Prompt => Among the lines below, restate word for word only those from the line with "0.655 | 1.56 |" through the line with "4.06 | 49.2 | 546 |", with both end lines kept.
++++ Provided records
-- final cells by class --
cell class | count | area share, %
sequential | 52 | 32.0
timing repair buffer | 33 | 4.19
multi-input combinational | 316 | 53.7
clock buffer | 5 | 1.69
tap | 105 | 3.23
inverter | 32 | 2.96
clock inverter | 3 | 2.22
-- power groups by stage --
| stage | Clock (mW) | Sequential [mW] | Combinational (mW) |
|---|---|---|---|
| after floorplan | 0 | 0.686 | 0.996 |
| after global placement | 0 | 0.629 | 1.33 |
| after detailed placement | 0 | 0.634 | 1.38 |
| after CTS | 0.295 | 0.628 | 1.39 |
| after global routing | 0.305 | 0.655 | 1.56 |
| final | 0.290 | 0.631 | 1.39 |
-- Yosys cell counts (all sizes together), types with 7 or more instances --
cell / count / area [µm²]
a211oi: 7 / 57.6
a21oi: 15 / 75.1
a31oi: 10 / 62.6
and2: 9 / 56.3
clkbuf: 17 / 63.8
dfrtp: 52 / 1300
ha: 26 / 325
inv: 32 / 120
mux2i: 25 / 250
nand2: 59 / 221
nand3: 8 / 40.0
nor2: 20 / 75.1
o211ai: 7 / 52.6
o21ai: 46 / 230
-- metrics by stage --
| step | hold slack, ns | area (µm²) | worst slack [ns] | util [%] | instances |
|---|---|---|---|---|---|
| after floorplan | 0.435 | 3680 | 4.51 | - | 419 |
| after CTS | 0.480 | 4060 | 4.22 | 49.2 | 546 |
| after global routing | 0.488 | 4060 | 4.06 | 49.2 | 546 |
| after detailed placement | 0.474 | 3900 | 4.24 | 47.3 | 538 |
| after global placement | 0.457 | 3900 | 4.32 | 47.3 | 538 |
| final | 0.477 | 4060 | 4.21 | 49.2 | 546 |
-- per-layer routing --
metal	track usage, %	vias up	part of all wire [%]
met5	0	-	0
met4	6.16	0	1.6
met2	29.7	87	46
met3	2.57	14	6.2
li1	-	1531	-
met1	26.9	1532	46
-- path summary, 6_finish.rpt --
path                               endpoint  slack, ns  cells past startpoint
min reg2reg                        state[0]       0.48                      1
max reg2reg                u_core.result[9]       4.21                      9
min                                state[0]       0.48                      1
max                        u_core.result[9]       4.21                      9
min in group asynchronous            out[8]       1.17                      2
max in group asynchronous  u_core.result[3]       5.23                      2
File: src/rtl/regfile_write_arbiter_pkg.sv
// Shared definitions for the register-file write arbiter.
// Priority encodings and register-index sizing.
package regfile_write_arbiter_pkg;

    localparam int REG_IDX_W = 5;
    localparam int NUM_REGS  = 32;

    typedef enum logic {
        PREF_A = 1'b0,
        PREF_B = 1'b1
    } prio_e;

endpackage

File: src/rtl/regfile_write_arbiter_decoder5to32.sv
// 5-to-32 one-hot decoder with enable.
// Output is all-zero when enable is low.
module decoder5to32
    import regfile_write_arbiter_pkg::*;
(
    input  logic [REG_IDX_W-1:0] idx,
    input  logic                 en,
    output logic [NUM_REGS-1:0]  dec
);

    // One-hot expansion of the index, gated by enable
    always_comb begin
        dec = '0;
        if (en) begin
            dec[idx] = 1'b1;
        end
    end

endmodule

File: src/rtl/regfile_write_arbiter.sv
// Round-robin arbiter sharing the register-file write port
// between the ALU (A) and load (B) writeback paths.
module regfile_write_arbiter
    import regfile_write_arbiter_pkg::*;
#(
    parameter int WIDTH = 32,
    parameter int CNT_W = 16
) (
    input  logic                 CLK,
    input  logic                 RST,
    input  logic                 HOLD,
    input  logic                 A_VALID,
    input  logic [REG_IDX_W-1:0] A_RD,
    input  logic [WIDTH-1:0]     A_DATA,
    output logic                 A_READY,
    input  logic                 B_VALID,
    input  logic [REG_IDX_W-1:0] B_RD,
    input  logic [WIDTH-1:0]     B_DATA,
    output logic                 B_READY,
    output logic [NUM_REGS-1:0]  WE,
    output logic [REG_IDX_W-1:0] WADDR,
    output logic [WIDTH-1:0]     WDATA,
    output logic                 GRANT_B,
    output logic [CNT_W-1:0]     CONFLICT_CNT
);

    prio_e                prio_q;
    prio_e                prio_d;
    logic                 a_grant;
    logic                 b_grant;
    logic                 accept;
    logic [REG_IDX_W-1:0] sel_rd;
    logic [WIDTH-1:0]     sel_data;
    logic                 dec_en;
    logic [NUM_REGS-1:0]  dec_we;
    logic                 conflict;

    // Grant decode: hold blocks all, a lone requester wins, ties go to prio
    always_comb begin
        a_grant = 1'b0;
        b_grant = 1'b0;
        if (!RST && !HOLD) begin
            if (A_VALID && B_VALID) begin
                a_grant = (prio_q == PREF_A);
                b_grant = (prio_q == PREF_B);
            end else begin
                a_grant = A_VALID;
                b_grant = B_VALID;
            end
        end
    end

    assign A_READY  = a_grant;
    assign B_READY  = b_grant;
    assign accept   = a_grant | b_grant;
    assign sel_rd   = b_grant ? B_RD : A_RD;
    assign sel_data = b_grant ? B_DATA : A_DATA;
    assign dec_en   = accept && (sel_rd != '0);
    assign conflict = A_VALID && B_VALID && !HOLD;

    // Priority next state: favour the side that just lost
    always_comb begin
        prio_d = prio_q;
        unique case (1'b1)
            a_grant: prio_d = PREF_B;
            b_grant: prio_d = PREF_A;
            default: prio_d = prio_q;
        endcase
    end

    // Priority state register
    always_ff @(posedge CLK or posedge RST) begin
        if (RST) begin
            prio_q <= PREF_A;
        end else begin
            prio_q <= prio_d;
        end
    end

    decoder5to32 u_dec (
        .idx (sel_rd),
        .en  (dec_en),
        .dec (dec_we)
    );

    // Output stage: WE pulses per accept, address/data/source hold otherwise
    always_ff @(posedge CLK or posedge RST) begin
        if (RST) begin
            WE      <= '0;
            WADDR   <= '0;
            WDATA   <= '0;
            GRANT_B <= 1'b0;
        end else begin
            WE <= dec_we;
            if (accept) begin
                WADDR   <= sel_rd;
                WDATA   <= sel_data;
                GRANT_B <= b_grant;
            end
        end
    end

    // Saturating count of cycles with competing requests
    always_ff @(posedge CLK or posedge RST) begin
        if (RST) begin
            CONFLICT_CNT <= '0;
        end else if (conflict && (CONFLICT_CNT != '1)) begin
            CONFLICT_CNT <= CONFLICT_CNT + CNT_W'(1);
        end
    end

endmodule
++++++++
Result below =>
| after global routing | 0.305 | 0.655 | 1.56 |
| final | 0.290 | 0.631 | 1.39 |
-- Yosys cell counts (all sizes together), types with 7 or more instances --
cell / count / area [µm²]
a211oi: 7 / 57.6
a21oi: 15 / 75.1
a31oi: 10 / 62.6
and2: 9 / 56.3
clkbuf: 17 / 63.8
dfrtp: 52 / 1300
ha: 26 / 325
inv: 32 / 120
mux2i: 25 / 250
nand2: 59 / 221
nand3: 8 / 40.0
nor2: 20 / 75.1
o211ai: 7 / 52.6
o21ai: 46 / 230
-- metrics by stage --
| step | hold slack, ns | area (µm²) | worst slack [ns] | util [%] | instances |
|---|---|---|---|---|---|
| after floorplan | 0.435 | 3680 | 4.51 | - | 419 |
| after CTS | 0.480 | 4060 | 4.22 | 49.2 | 546 |
| after global routing | 0.488 | 4060 | 4.06 | 49.2 | 546 |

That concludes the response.